El Correo
Baskonia

Bargnani

Al Baskonia se le está haciendo duro su tránsito por el ecuador de la temporada. No existe una razón concreta de la presente situación. Por un lado, del desgaste sufrido en los tres primeros meses por algunos jugadores que sin relevos han gastado sus energías prematuramente -Hanga es el mejor ejemplo. Consecuencia de lo anterior, llegaron las lesiones propias de una campaña tan exigente como la que viven los baloncestistas con la doble competición. En el tiempo en que esté parado Shengelia, queda claro que su puesto está desocupado, sin sustituto de garantías. Similar situación vive Larkin. Su cambio, Laprovittola, aun con gran talento, no tiene la energía del norteamericano. La apretada victoria ante el Obradoiro, penúltimo de la ACB, no debe tomarse como un fracaso de juego, sino como consecuencia del grupo de jugadores que tuvo a su disposición Sito Alonso. Carecía de superioridad sobre los gallegos. Realmente resulta frustrante ver la actitud de Bargnani. Impotente y distante, deja abandonados a sus compañeros hasta el extremo de no colaborar aun faltando el inexperto Diop. Démosle por perdido.

El futuro se ve más oscuro de lo que creíamos hace menos de un mes. En Europa y después de la derrota ante el Maccabi, los ahorros están agotados y cada partido se convertirá en una final para conseguir el anhelado puesto de ‘play off’. En la ACB, el recorrido será más plácido. Una plaza más arriba o más abajo, las eliminatorias por el título están garantizadas. Tras el paréntesis de la Copa, habrá llegado el momento de marcar prioridades.

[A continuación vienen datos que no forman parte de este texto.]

## src/rtl/core/aes_block_decrypt_assert.svh

```systemverilog
// Assertion macros for the AES block decrypt core.
// Used by the top level; expects signals named clk and rst_n in scope.
`ifndef AES_BLOCK_DECRYPT_ASSERT_SVH
`define AES_BLOCK_DECRYPT_ASSERT_SVH

// Same-cycle implication, disabled while reset is asserted.
`define AESBD_IMPLIES(lbl, ante, cons) \
  lbl: assert property (@(posedge clk) disable iff (!rst_n) (ante) |-> (cons)) \
    else $error("aesbd same-cycle check failed");

// Next-cycle implication, disabled while reset is asserted.
`define AESBD_NEXT(lbl, ante, cons) \
  lbl: assert property (@(posedge clk) disable iff (!rst_n) (ante) |=> (cons)) \
    else $error("aesbd next-cycle check failed");

`endif

```

## src/rtl/core/aesbd_pkg.sv

```systemverilog
// Shared constants and GF(2^8) helpers for the AES block decrypt core.
// No dependencies; imported by every module of the core.
package aesbd_pkg;

  localparam int NumCells = 15;

  typedef logic [1:0] cell_op_t;
  localparam cell_op_t OP_PASS   = 2'd0;
  localparam cell_op_t OP_WHITEN = 2'd1;
  localparam cell_op_t OP_ROUND  = 2'd2;
  localparam cell_op_t OP_FINAL  = 2'd3;

  localparam logic [2:0] REG_KEY_MODE = 3'd0;
  localparam logic [2:0] REG_KEY_0_7  = 3'd1;
  localparam logic [2:0] REG_KEY_8_15 = 3'd2;
  localparam logic [2:0] REG_KEY_16_23 = 3'd3;
  localparam logic [2:0] REG_KEY_24_31 = 3'd4;

  typedef struct packed {
    cell_op_t     op;
    logic [127:0] rkey;
  } cell_ctl_t;

  // Entry 0 sits in the top byte.
  localparam logic [2047:0] SBOX_TBL = {
    128'h637c777bf26b6fc53001672bfed7ab76, 128'hca82c97dfa5947f0add4a2af9ca472c0,
    128'hb7fd9326363ff7cc34a5e5f171d83115, 128'h04c723c31896059a071280e2eb27b275,
    128'h09832c1a1b6e5aa0523bd6b329e32f84, 128'h53d100ed20fcb15b6acbbe394a4c58cf,
    128'hd0efaafb434d338545f9027f503c9fa8, 128'h51a3408f929d38f5bcb6da2110fff3d2,
    128'hcd0c13ec5f974417c4a77e3d645d1973, 128'h60814fdc222a908846eeb814de5e0bdb,
    128'he0323a0a4906245cc2d3ac629195e479, 128'he7c8376d8dd54ea96c56f4ea657aae08,
    128'hba78252e1ca6b4c6e8dd741f4bbd8b8a, 128'h703eb5664803f60e613557b986c11d9e,
    128'he1f8981169d98e949b1e87e9ce5528df, 128'h8ca1890dbfe6426841992d0fb054bb16};

  localparam logic [2047:0] INV_SBOX_TBL = {
    128'h52096ad53036a538bf40a39e81f3d7fb, 128'h7ce339829b2fff87348e4344c4dee9cb,
    128'h547b9432a6c2233dee4c950b42fac34e, 128'h082ea16628d924b2765ba2496d8bd125,
    128'h72f8f66486689816d4a45ccc5d65b692, 128'h6c704850fdedb9da5e154657a78d9d84,
    128'h90d8ab008cbcd30af7e45805b8b34506, 128'hd02c1e8fca3f0f02c1afbd0301138a6b,
    128'h3a9111414f67dcea97f2cfcef0b4e673, 128'h96ac7422e7ad3585e2f937e81c75df6e,
    128'h47f11a711d29c5896fb7620eaa18be1b, 128'hfc563e4bc6d279209adbc0fe78cd5af4,
    128'h1fdda8338807c731b11210592780ec5f, 128'h60517fa919b54a0d2de57a9f93c99cef,
    128'ha0e03b4dae2af5b0c8ebbb3c83539961, 128'h172b047eba77d626e169146355210c7d};

  function automatic logic [7:0] sbox(input logic [7:0] x);
    return SBOX_TBL[{~x, 3'b000} +: 8];
  endfunction

  function automatic logic [7:0] inv_sbox(input logic [7:0] x);
    return INV_SBOX_TBL[{~x, 3'b000} +: 8];
  endfunction

  function automatic logic [7:0] xtime(input logic [7:0] a);
    return {a[6:0], 1'b0} ^ (a[7] ? 8'h1b : 8'h00);
  endfunction

  function automatic logic [31:0] sub_word(input logic [31:0] w);
    return {sbox(w[31:24]), sbox(w[23:16]), sbox(w[15:8]), sbox(w[7:0])};
  endfunction

endpackage

```

## src/rtl/core/aesbd_cell.sv

```systemverilog
// One cell of the decrypt chain: a single inverse round, a whitening step or a pass.
// Depends on aesbd_pkg for the inverse S-box and GF helpers.
module aesbd_cell
  import aesbd_pkg::*;
(
  input  logic         clk,
  input  logic         rst_n,
  input  cell_ctl_t    ctl,
  input  logic         up_valid,
  input  logic [127:0] up_data,
  output logic         up_ready,
  output logic         dn_valid,
  output logic [127:0] dn_data,
  input  logic         dn_ready
);

  logic         valid_r;
  logic [127:0] data_r;
  logic [127:0] data_nxt;
  logic [127:0] shifted;
  logic [127:0] keyed;
  logic [127:0] mixed;

  always_comb begin
    logic [7:0] a0, a1, a2, a3;
    logic [7:0] m2 [4];
    logic [7:0] m4 [4];
    logic [7:0] m8 [4];
    logic [7:0] av [4];
    // Byte n of the state sits at bits 127-8n downward; byte 4c+r is row r, column c.
    for (int c = 0; c < 4; c++) begin
      for (int r = 0; r < 4; r++) begin
        shifted[127 - 8 * (4 * ((c + r) % 4) + r) -: 8] = inv_sbox(up_data[127 - 8 * (4 * c + r) -: 8]);
      end
    end
    keyed = shifted ^ ctl.rkey;
    for (int c = 0; c < 4; c++) begin
      for (int r = 0; r < 4; r++) begin
        av[r] = keyed[127 - 8 * (4 * c + r) -: 8];
        m2[r] = xtime(av[r]);
        m4[r] = xtime(m2[r]);
        m8[r] = xtime(m4[r]);
      end
      // Coefficients 14, 11, 13, 9 rotated per row.
      a0 = (m8[0] ^ m4[0] ^ m2[0]) ^ (m8[1] ^ m2[1] ^ av[1]) ^ (m8[2] ^ m4[2] ^ av[2])
           ^ (m8[3] ^ av[3]);
      a1 = (m8[0] ^ av[0]) ^ (m8[1] ^ m4[1] ^ m2[1]) ^ (m8[2] ^ m2[2] ^ av[2])
           ^ (m8[3] ^ m4[3] ^ av[3]);
      a2 = (m8[0] ^ m4[0] ^ av[0]) ^ (m8[1] ^ av[1]) ^ (m8[2] ^ m4[2] ^ m2[2])
           ^ (m8[3] ^ m2[3] ^ av[3]);
      a3 = (m8[0] ^ m2[0] ^ av[0]) ^ (m8[1] ^ m4[1] ^ av[1]) ^ (m8[2] ^ av[2])
           ^ (m8[3] ^ m4[3] ^ m2[3]);
      mixed[127 - 32 * c -: 32] = {a0, a1, a2, a3};
    end
    unique case (ctl.op)
      OP_PASS:   data_nxt = up_data;
      OP_WHITEN: data_nxt = up_data ^ ctl.rkey;
      OP_ROUND:  data_nxt = mixed;
      OP_FINAL:  data_nxt = keyed;
      default:   data_nxt = up_data;
    endcase
  end

  assign up_ready = !valid_r || dn_ready;

  always_ff @(posedge clk) begin
    if (!rst_n) begin
      valid_r <= 1'b0;
    end else if (up_ready) begin
      valid_r <= up_valid;
    end
  end

  always_ff @(posedge clk) begin
    if (up_ready && up_valid) begin
      data_r <= data_nxt;
    end
  end

  assign dn_valid = valid_r;
  assign dn_data  = data_r;

endmodule

```

## config.mk

```make
export PLATFORM = sky130hd
export DESIGN_NAME = aesbd_cell
export DESIGN_NICKNAME = d
export VERILOG_FILES = /design/src/rtl/core/aes_block_decrypt_assert.svh /design/src/rtl/core/aesbd_pkg.sv /design/src/rtl/core/aesbd_cell.sv
export SDC_FILE = /design/constraint.sdc
export NUM_CORES = 2
export LEC_CHECK = 0
export BUFFER_PORTS_ARGS = -buffer_cell sky130_fd_sc_hd__buf_2
export CELL_PAD_IN_SITES_DETAIL_PLACEMENT = 1
export CELL_PAD_IN_SITES_GLOBAL_PLACEMENT = 1
export CORE_UTILIZATION = 30
export DETAILED_ROUTE_END_ITERATION = 12
export PLACE_DENSITY_LB_ADDON = 0.1
export SLEW_MARGIN = 25
export SYNTH_ARGS = -nofsm -noshare
export SYNTH_HDL_FRONTEND = slang
export SYNTH_SLANG_ARGS = --single-unit
```

## constraint.sdc

```tcl
create_clock -name clk -period 16.35 [get_ports clk]
set_clock_uncertainty 0.2 [all_clocks]
set_input_delay 1.635 -clock clk [delete_from_list [all_inputs] [get_ports clk]]
set_output_delay 1.635 -clock clk [all_outputs]
set_load 0.02 [all_outputs]
```

==> results.txt <==
run status - completed
critical path's largest stage delay - 0.89 ns
slowest library cell on the worst path - sky130_fd_sc_hd__o22ai_1
pin slew with the least headroom to its limit - 1.144 ns
aggregate negative setup slack - 0 ns
H-Tree Depth - 4
core region area - 240800 sq um
wire length of the first global-routing pass - 667600 um
estimated wirelength of the detail-placed design - 342900 um
IO Count - 392
worst supply voltage drop on vdd - 93.05 uV
dominant cell by count in the synthesized netlist - sky130_fd_sc_hd__a21oi_1
number of iterations in the first detailed-routing pass - 8
Port Buffer Count - 391
leakage component of the power - 0.02657 uW
number of nets in the synthesized netlist - 10810
number of cells produced by synthesis - 10290
CTS buffer count - 17
number of synthesized register bits - 129
final RePlAce weighted congestion - 1.008
remaining number of nets flagged by the antenna check after routing - 0
crit-path max FO - 36
sequential share of power - 0.084
required time worst endpoint - 16.49 ns
net switching power of the design - 4387 uW
fin nets - 10280
clock latency reported for the late side of the worst-skew pair - 0.54 ns
final period utilization - 0.4897
Iteration-0 DRC Markers - 12100
type of destination of the critical path - register
count of clock tree sinks - 129
post-synthesis cell type with the largest combined area - sky130_fd_sc_hd__xnor2_1
Yosys cell types - 113
type of the worst setup path - input pin to register
most common library cells after synthesis - sky130_fd_sc_hd__a21oi_1 (781), sky130_fd_sc_hd__nand2_1 (709), sky130_fd_sc_hd__o21ai_0 (707), sky130_fd_sc_hd__nor2_1 (655), sky130_fd_sc_hd__xnor2_1 (615)
Total Die Area - 244200 sq um
final wirelength - 471600 um
Slew headroom - 0.2175
worst hold-check slack - 0.3554 ns
async set or reset register ratio after synthesis - 0
initial core utilization - 0.3018
CTS root buf - sky130_fd_sc_hd__clkbuf_16
switching portion of total power - 0.5636
area added between synthesis and finish - 4.375%
portion of total power attributed to the clock network - 0.059
clock-pin slew of the registers on the worst-case setup and hold paths - 0.08 ns
via count of the first global-routing pass - 86010
path category of the worst min-delay check - register to register
Setup Buffers After CTS - 0
fraction of final layout cells with drive strength greater than 1 - 0.1161
Critical Path Start Type - input pin
hold-fix buffer count after cts - 0
fmax - 124.9 MHz
power per standard cell area - 102.6 nW/um^2
RSZ-0062 raised after global routing - no
post-route minimum period - 8.006 ns
pin count of the biggest net entering global routing - 91
detailed-route via count - 89440
sequential fraction of the synthesis area - 0.05317
number of buffers between clock root and the deepest sink - 2
gr usage total - 0.3677
final standard cell area without fillers - 75850 sq um
number of hold violations in the final report - 0
worst path cell trace - buf_2, buf_4, clkinv_1, ha_1, or3b_2, a31o_2, o22ai_1, a2111oi_0, o22ai_1, xor2_2, xnor2_2, xnor3_1, xor2_1, xnor2_1, xnor3_1, a221oi_1
number of remaining DRC errors - 0
post-synth top area share - 0.07412
wire length per cell after detailed routing - 36.27 um
Critical Path AT - 8.14 ns
Avg Synthesized Cell Area - 7.063 sq um
number of placement rows - 180
CTS tree - built
summed instance area of the synthesized netlist - 72670 sq um
Maximum Capacitance Violations - 0
Max Slew Vio Count - 0
internal power - 3397 uW
Area after DPL - 75120 sq um
number of enable flip-flop cells after synthesis - 128
Yosys warnings - 0
part of the power in combinational logic - 0.857
die outline width - 494.2 um
fill cell total of the finished layout - 29710
Die Span Y - 494.2 um
leading post-synthesis cells by cell area - sky130_fd_sc_hd__xnor2_1 (7.4%), sky130_fd_sc_hd__a21oi_1 (5.4%), sky130_fd_sc_hd__edfxtp_1 (5.3%)
top_reg_cell synth - sky130_fd_sc_hd__edfxtp_1
number of antenna violations at the first check in global routing - 71
ratio of routed vias to standard cells - 6.879
final setup vio count - 0
# resized after CTS - 0
global-route congestion overflow total - 0
[final timing paths]
kind	from	to	slack, ns	cells past startpoint
worst max-delay path	up_data[113]	dn_data[92]	8.34	16
worst min-delay path	dn_valid	dn_valid	0.36	2
worst max register to register	dn_valid	dn_data[95]	13.77	3
worst min register to register	dn_valid	dn_valid	0.36	2
[critical path, delay by kind of cell]
kind,cells,cell delay (ns)
buffers and inverters,3,1.14
adder cells (fa/ha/maj),1,0.67
XOR/XNOR,6,2.24
AO/OA/AOI/OAI,5,1.78
AND/OR/NAND/NOR,1,0.59
[placed cells by master, fill, tap and decap left out, drive strengths merged, types with 114 or more instances in the layout]
cell and instances:
a211oi 272, a21oi 781, a221oi 125, a311oi 171, a31oi 199, and2 114
buf 652, edfxtp 128, ha 260, inv 190, mux2i 138, mux4 119
nand2 711, nand2b 417, nand3 277, nor2 655, nor2b 321, nor3 331
o211ai 194, o21ai 762, o221ai 132, o311ai 147, xnor2 659, xor2 252
[power by group through the flow]
stage	registers (uW)	logic (uW)	clock network, uW
2_1_floorplan	708	4370	0
3_3_place_gp	660	6550	0
3_5_place_dp	656	6530	0
4_1_cts	651	6570	468
5_1_grt	656	6960	473
6_report	655	6670	457
[metrics by stage]
stage,setup WS [ns],total power (uW),cells,utilization
4_1_cts,8.437,7694,12950,0.3145
3_5_place_dp,7.856,7187,12920,0.3120
6_report,8.344,7785,13000,0.3151
3_3_place_gp,7.731,7214,12920,0.3119
2_1_floorplan,9.911,5077,10290,-
5_1_grt,8.227,8091,12990,0.3149
[cell families (layout without fill, tap and decap cells)]
logic type | Yosys count | count (layout) | share of synthesized area
flops | 129 | 129 | 0.05317
other cells | 0 | 48 | 0
fa+ha+maj | 260 | 260 | 0.04477
xor+xnor | 1004 | 1004 | 0.1471
simple gates | 3281 | 3281 | 0.2291
buf+inv | 1406 | 886 | 0.08753
mux | 311 | 311 | 0.06425
compound gates | 3898 | 3898 | 0.3741
[registers in the layout, summed over array words and instances, names as in the netlist]
name / cells
dn_valid: 1
dn_data: 128
[metal layers]
layer	vias up	part of all wire	track usage
met3	1064	0.082	0.06104
li1	37950	-	-
met5	-	0.00073	0
met2	5233	0.44	0.5653
met4	56	0.067	0.2164
met1	45130	0.41	0.4818
[final cells by class]
| class | instances | area (sq um) | share of cell area |
|---|---|---|---|
| well taps | 3185 | 3985 | 0.05254 |
| inverters | 202 | 763.2 | 0.01006 |
| multi-input cells | 8754 | 62510 | 0.8241 |
| diodes | 48 | 120.1 | 0.001584 |
| clock buffers | 17 | 425.4 | 0.005609 |
| clock inverters | 15 | 171.4 | 0.002260 |
| repair buffers | 652 | 4015 | 0.05293 |
| flip-flops and latches | 129 | 3864 | 0.05094 |
No activity file was read; power rests on OpenSTA's default activity.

Lo que ocurra en el acontecimiento que vamos a vivir esta semana en Vitoria estoy seguro de que tendrá consecuencias. El evento, tan cargado de emociones, conduce siempre a decisiones. Tanto con un gran éxito como con un fracaso y de no ser por la resurrección de Bargnani, el italiano debe ser sustituido por un grande de los que están en el mercado europeo.